One cabinet minister suggested that the No 10 operation, which has been embroiled in a briefing war this week, was to blame for failing to shut the row down. “[Starmer] needs people who will make sure there’s not a distraction around this kind of thing so he can focus on the big issues,” the minister said. “There was nothing transactional about this and maybe he should have been a bit more up front with a bit of humour and said ‘yes, a friend helped me smarten up a bit’. If you are from a working-class background you always think you have to look the part. It’s only the posh who can be scruffy.”
Starmer’s climbdown comes as new polling for The Times suggests that the scandal, and other recent controversies, have brought Labour’s honeymoon to an abrupt end. The YouGov poll found that one in seven of those who voted for Labour less than three months ago now regret doing so.
Fifty-three per cent of voters — including a fifth of those who backed Labour in July — believe Starmer is doing badly as prime minister, while 34 per cent think he is doing well.

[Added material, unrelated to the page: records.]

$ cat src/rtl/brdo_pkg.sv
// ---------------------------------------------------------------------------
// brdo_pkg: shared definitions for the drop-oldest ring queue
// Operation codes, controller states and the command and status bundles
// passed between the controller and the datapath.
// ---------------------------------------------------------------------------
package brdo_pkg;

  // operation codes on the op field
  localparam logic [1:0] OP_PUSH  = 2'd0;
  localparam logic [1:0] OP_TAKE  = 2'd1;
  localparam logic [1:0] OP_CLEAR = 2'd2;

  // reset value of the queue limit register
  localparam logic [4:0] LIMIT_RESET = 5'd16;

  // controller states
  typedef enum logic [1:0] {
    ST_IDLE,
    ST_POP_RD,
    ST_POP_OUT,
    ST_FINISH
  } state_t;

  // controller to datapath
  typedef struct packed {
    logic accept;    // input transfer this cycle: latch op and plan
    logic issue_rd;  // read ring head, advance head, drop one from held
    logic load_pop;  // load output register with the popped entry
    logic load_null; // load output register with the single plain result
    logic idle;      // no item in flight
  } ctl_cmd_t;

  // datapath to controller
  typedef struct packed {
    logic plan_none; // incoming item pops nothing
    logic pops_one;  // one pop left for the current item
    logic out_free;  // output register can take a result this cycle
  } dp_stat_t;

endpackage

$ cat src/rtl/bounded_ring_drop_oldest.sv
// ---------------------------------------------------------------------------
// bounded_ring_drop_oldest: ring queue of handles that drops the oldest
// Push, take and clear on a limited ring, with 64-bit drop and publish
// counters and one result transfer per popped entry, or one plain result.
// ---------------------------------------------------------------------------
//
//  channel | handshake             | payload
//  --------+-----------------------+---------------------------------------
//  in      | in_valid / in_stall   | op, entry_handle
//  out     | out_valid / out_stall | taken_*, freed_*, entry_count,
//          |                       | dropped_total, published_total, last
//  cfg     | cfg_valid / cfg_ready | cfg_data (queue_limit)
//
//  An item with no pop goes through accept, then load of the result.
//  Each popped entry (eviction, take, cleared entry) costs a registered
//  read of the ring memory at the head, then the result load.
//  out_stall holds the controller in its result-load state; the next item
//  is accepted while the final result still sits in the output register.
//  rst is synchronous; no clearing pass, the ring is read only where written.
// ---------------------------------------------------------------------------
module bounded_ring_drop_oldest #(
  parameter int DEPTH       = 16,
  parameter int HANDLE_BITS = 32
) (
  input  logic        clk,
  input  logic        rst,
  input  logic        in_valid,
  output logic        in_stall,
  input  logic [1:0]  op,
  input  logic [31:0] entry_handle,
  input  logic        cfg_valid,
  output logic        cfg_ready,
  input  logic [4:0]  cfg_data,
  output logic        out_valid,
  input  logic        out_stall,
  output logic        taken_valid,
  output logic [31:0] taken_handle,
  output logic        freed_valid,
  output logic [31:0] freed_handle,
  output logic [4:0]  entry_count,
  output logic [63:0] dropped_total,
  output logic [63:0] published_total,
  output logic        last
);

  brdo_pkg::ctl_cmd_t cmd;
  brdo_pkg::dp_stat_t stat;

  // input and configuration are taken only between items
  assign in_stall  = !cmd.idle;
  assign cfg_ready = cmd.idle;

  brdo_ctrl u_ctrl (
    .clk      (clk),
    .rst      (rst),
    .in_valid (in_valid),
    .stat     (stat),
    .cmd      (cmd)
  );

  brdo_dp #(
    .DEPTH       (DEPTH),
    .HANDLE_BITS (HANDLE_BITS)
  ) u_dp (
    .clk             (clk),
    .rst             (rst),
    .cmd             (cmd),
    .stat            (stat),
    .op              (op),
    .entry_handle    (entry_handle),
    .cfg_valid       (cfg_valid),
    .cfg_data        (cfg_data),
    .out_stall       (out_stall),
    .out_valid       (out_valid),
    .taken_valid     (taken_valid),
    .taken_handle    (taken_handle),
    .freed_valid     (freed_valid),
    .freed_handle    (freed_handle),
    .entry_count     (entry_count),
    .dropped_total   (dropped_total),
    .published_total (published_total),
    .last            (last)
  );

endmodule

$ cat src/rtl/brdo_ctrl.sv
// ---------------------------------------------------------------------------
// brdo_ctrl: sequencer for the drop-oldest ring queue
// Walks each item through its pops (one head read and one result each) or
// a single plain result, and gates the input and configuration channels.
// ---------------------------------------------------------------------------
module brdo_ctrl (
  input  logic                clk,
  input  logic                rst,
  input  logic                in_valid,
  input  brdo_pkg::dp_stat_t  stat,
  output brdo_pkg::ctl_cmd_t  cmd
);

  brdo_pkg::state_t state;
  brdo_pkg::state_t state_next;
  logic             in_xfer;

  assign in_xfer = in_valid && (state == brdo_pkg::ST_IDLE);

  // state register
  always_ff @(posedge clk) begin
    if (rst) begin
      state <= brdo_pkg::ST_IDLE;
    end else begin
      state <= state_next;
    end
  end

  // next state
  always_comb begin
    state_next = state;
    unique case (state)
      brdo_pkg::ST_IDLE: begin
        if (in_xfer) begin
          state_next = stat.plan_none ? brdo_pkg::ST_FINISH : brdo_pkg::ST_POP_RD;
        end
      end
      brdo_pkg::ST_POP_RD: begin
        state_next = brdo_pkg::ST_POP_OUT;
      end
      brdo_pkg::ST_POP_OUT: begin
        if (stat.out_free) begin
          state_next = stat.pops_one ? brdo_pkg::ST_IDLE : brdo_pkg::ST_POP_RD;
        end
      end
      brdo_pkg::ST_FINISH: begin
        if (stat.out_free) begin
          state_next = brdo_pkg::ST_IDLE;
        end
      end
      default: begin
        state_next = brdo_pkg::ST_IDLE;
      end
    endcase
  end

  // command outputs
  always_comb begin
    cmd           = '0;
    cmd.idle      = (state == brdo_pkg::ST_IDLE);
    cmd.accept    = in_xfer;
    cmd.issue_rd  = (state == brdo_pkg::ST_POP_RD);
    cmd.load_pop  = (state == brdo_pkg::ST_POP_OUT) && stat.out_free;
    cmd.load_null = (state == brdo_pkg::ST_FINISH) && stat.out_free;
  end

endmodule

$ cat src/rtl/brdo_dp.sv
// ---------------------------------------------------------------------------
// brdo_dp: datapath for the drop-oldest ring queue
// Ring memory, head and held count, drop and publish counters, limit
// register and the output register.
// ---------------------------------------------------------------------------
module brdo_dp #(
  parameter int DEPTH       = 16,
  parameter int HANDLE_BITS = 32
) (
  input  logic                clk,
  input  logic                rst,
  input  brdo_pkg::ctl_cmd_t  cmd,
  output brdo_pkg::dp_stat_t  stat,
  input  logic [1:0]          op,
  input  logic [31:0]         entry_handle,
  input  logic                cfg_valid,
  input  logic [4:0]          cfg_data,
  input  logic                out_stall,
  output logic                out_valid,
  output logic                taken_valid,
  output logic [31:0]         taken_handle,
  output logic                freed_valid,
  output logic [31:0]         freed_handle,
  output logic [4:0]          entry_count,
  output logic [63:0]         dropped_total,
  output logic [63:0]         published_total,
  output logic                last
);

  localparam int IDX_W = (DEPTH > 1) ? $clog2(DEPTH) : 1;
  localparam int CNT_W = $clog2(DEPTH + 1);
  localparam int LW    = (CNT_W > 5) ? CNT_W : 5;
  localparam int KEEP  = (HANDLE_BITS < 32) ? HANDLE_BITS : 32;

  logic [HANDLE_BITS-1:0] mem [DEPTH];
  logic [HANDLE_BITS-1:0] rd_data;
  logic [HANDLE_BITS-1:0] wr_handle;
  logic [HANDLE_BITS-1:0] handle_q;
  logic [IDX_W-1:0]       head;
  logic [IDX_W-1:0]       head_inc;
  logic [IDX_W-1:0]       tail;
  logic [IDX_W:0]         tail_sum;
  logic [CNT_W-1:0]       held;
  logic [CNT_W-1:0]       fin_count;
  logic [CNT_W-1:0]       pops_left;
  logic [63:0]            drop_cnt;
  logic [63:0]            pub_cnt;
  logic [4:0]             limit_q;
  logic [1:0]             op_q;
  logic                   refuse_q;

  logic [LW-1:0]          lim;
  logic [LW-1:0]          held_w;
  logic [CNT_W-1:0]       plan_pops;
  logic [CNT_W-1:0]       plan_fin;
  logic [CNT_W-1:0]       plan_drop;
  logic                   plan_pub;
  logic                   plan_refuse;
  logic                   last_pop;
  logic                   mem_we;

  // handle kept to HANDLE_BITS, outputs cut to 32
  assign wr_handle = HANDLE_BITS'(entry_handle[KEEP-1:0]);

  // effective limit is min(queue_limit, DEPTH)
  assign lim    = (LW'(limit_q) > LW'(DEPTH)) ? LW'(DEPTH) : LW'(limit_q);
  assign held_w = LW'(held);

  // ring arithmetic, modulo DEPTH
  assign head_inc = (head == IDX_W'(DEPTH - 1)) ? '0 : head + 1'b1;
  assign tail_sum = {1'b0, head} + (IDX_W + 1)'(held);
  assign tail     = (tail_sum >= (IDX_W + 1)'(DEPTH)) ?
                    IDX_W'(tail_sum - (IDX_W + 1)'(DEPTH)) : IDX_W'(tail_sum);

  // plan for the incoming item: pops, final held count, counter steps
  always_comb begin
    plan_pops   = '0;
    plan_fin    = held;
    plan_drop   = '0;
    plan_pub    = 1'b0;
    plan_refuse = 1'b0;
    unique case (op)
      brdo_pkg::OP_PUSH: begin
        if (lim == '0) begin
          plan_drop   = CNT_W'(1);
          plan_refuse = 1'b1;
        end else if (held_w >= lim) begin
          plan_pops = CNT_W'(held_w - lim + LW'(1));
          plan_fin  = CNT_W'(lim);
          plan_drop = CNT_W'(held_w - lim + LW'(1));
          plan_pub  = 1'b1;
        end else begin
          plan_fin = held + 1'b1;
          plan_pub = 1'b1;
        end
      end
      brdo_pkg::OP_TAKE: begin
        if (held != '0) begin
          plan_pops = CNT_W'(1);
          plan_fin  = held - 1'b1;
        end
      end
      brdo_pkg::OP_CLEAR: begin
        plan_pops = held;
        plan_fin  = '0;
      end
      default: begin
        plan_pops = '0;
      end
    endcase
  end

  assign last_pop = (pops_left == CNT_W'(1));

  // status to controller
  always_comb begin
    stat           = '0;
    stat.plan_none = (plan_pops == '0);
    stat.pops_one  = last_pop;
    stat.out_free  = !out_valid || !out_stall;
  end

  // the pushed handle goes in once evictions are done
  assign mem_we = (op_q == brdo_pkg::OP_PUSH) &&
                  ((cmd.load_pop && last_pop) || (cmd.load_null && !refuse_q));

  // ring memory: one write at the tail, one registered read at the head
  always_ff @(posedge clk) begin
    if (mem_we) begin
      mem[tail] <= handle_q;
    end
    if (cmd.issue_rd) begin
      rd_data <= mem[head];
    end
  end

  // limit register
  always_ff @(posedge clk) begin
    if (rst) begin
      limit_q <= brdo_pkg::LIMIT_RESET;
    end else if (cfg_valid && cmd.idle) begin
      limit_q <= cfg_data;
    end
  end

  // item latch and plan, payload only
  always_ff @(posedge clk) begin
    if (cmd.accept) begin
      op_q      <= op;
      handle_q  <= wr_handle;
      fin_count <= plan_fin;
      refuse_q  <= plan_refuse;
    end
  end

  // ring control state and counters
  always_ff @(posedge clk) begin
    if (rst) begin
      head      <= '0;
      held      <= '0;
      pops_left <= '0;
      drop_cnt  <= '0;
      pub_cnt   <= '0;
    end else begin
      if (cmd.accept) begin
        pops_left <= plan_pops;
        drop_cnt  <= drop_cnt + 64'(plan_drop);
        pub_cnt   <= pub_cnt + 64'(plan_pub);
      end
      if (cmd.issue_rd) begin
        head <= head_inc;
        held <= held - 1'b1;
      end
      if (cmd.load_pop) begin
        pops_left <= pops_left - 1'b1;
        if (last_pop) begin
          if (op_q == brdo_pkg::OP_PUSH) begin
            held <= held + 1'b1;
          end else if (held == '0) begin
            head <= '0;
          end
        end
      end
      if (cmd.load_null) begin
        if (op_q == brdo_pkg::OP_PUSH && !refuse_q) begin
          held <= held + 1'b1;
        end
        if (op_q == brdo_pkg::OP_CLEAR) begin
          head <= '0;
        end
      end
    end
  end

  // output valid
  always_ff @(posedge clk) begin
    if (rst) begin
      out_valid <= 1'b0;
    end else if (cmd.load_pop || cmd.load_null) begin
      out_valid <= 1'b1;
    end else if (!out_stall) begin
      out_valid <= 1'b0;
    end
  end

  // output payload
  always_ff @(posedge clk) begin
    if (cmd.load_pop) begin
      taken_valid     <= (op_q == brdo_pkg::OP_TAKE);
      taken_handle    <= (op_q == brdo_pkg::OP_TAKE) ? 32'(rd_data[KEEP-1:0]) : '0;
      freed_valid     <= (op_q != brdo_pkg::OP_TAKE);
      freed_handle    <= (op_q != brdo_pkg::OP_TAKE) ? 32'(rd_data[KEEP-1:0]) : '0;
      entry_count     <= 5'(fin_count);
      dropped_total   <= drop_cnt;
      published_total <= pub_cnt;
      last            <= last_pop;
    end else if (cmd.load_null) begin
      taken_valid     <= 1'b0;
      taken_handle    <= '0;
      freed_valid     <= refuse_q;
      freed_handle    <= refuse_q ? 32'(handle_q[KEEP-1:0]) : '0;
      entry_count     <= 5'(fin_count);
      dropped_total   <= drop_cnt;
      published_total <= pub_cnt;
      last            <= 1'b1;
    end
  end

endmodule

Fifty-four per cent of voters said they were aware of Starmer’s clothing claims, with 64 per cent saying his decision to accept so-called freebies for his wife was unacceptable.
While some MPs and senior party figures are understood to have made their concerns over the donations known to party whips, several Labour grandees chose to speak out in public.
Baroness Harman, a former Labour deputy leader, warned Starmer that his decision to “double down” and justify the money was a “misstep” and was “making things worse”.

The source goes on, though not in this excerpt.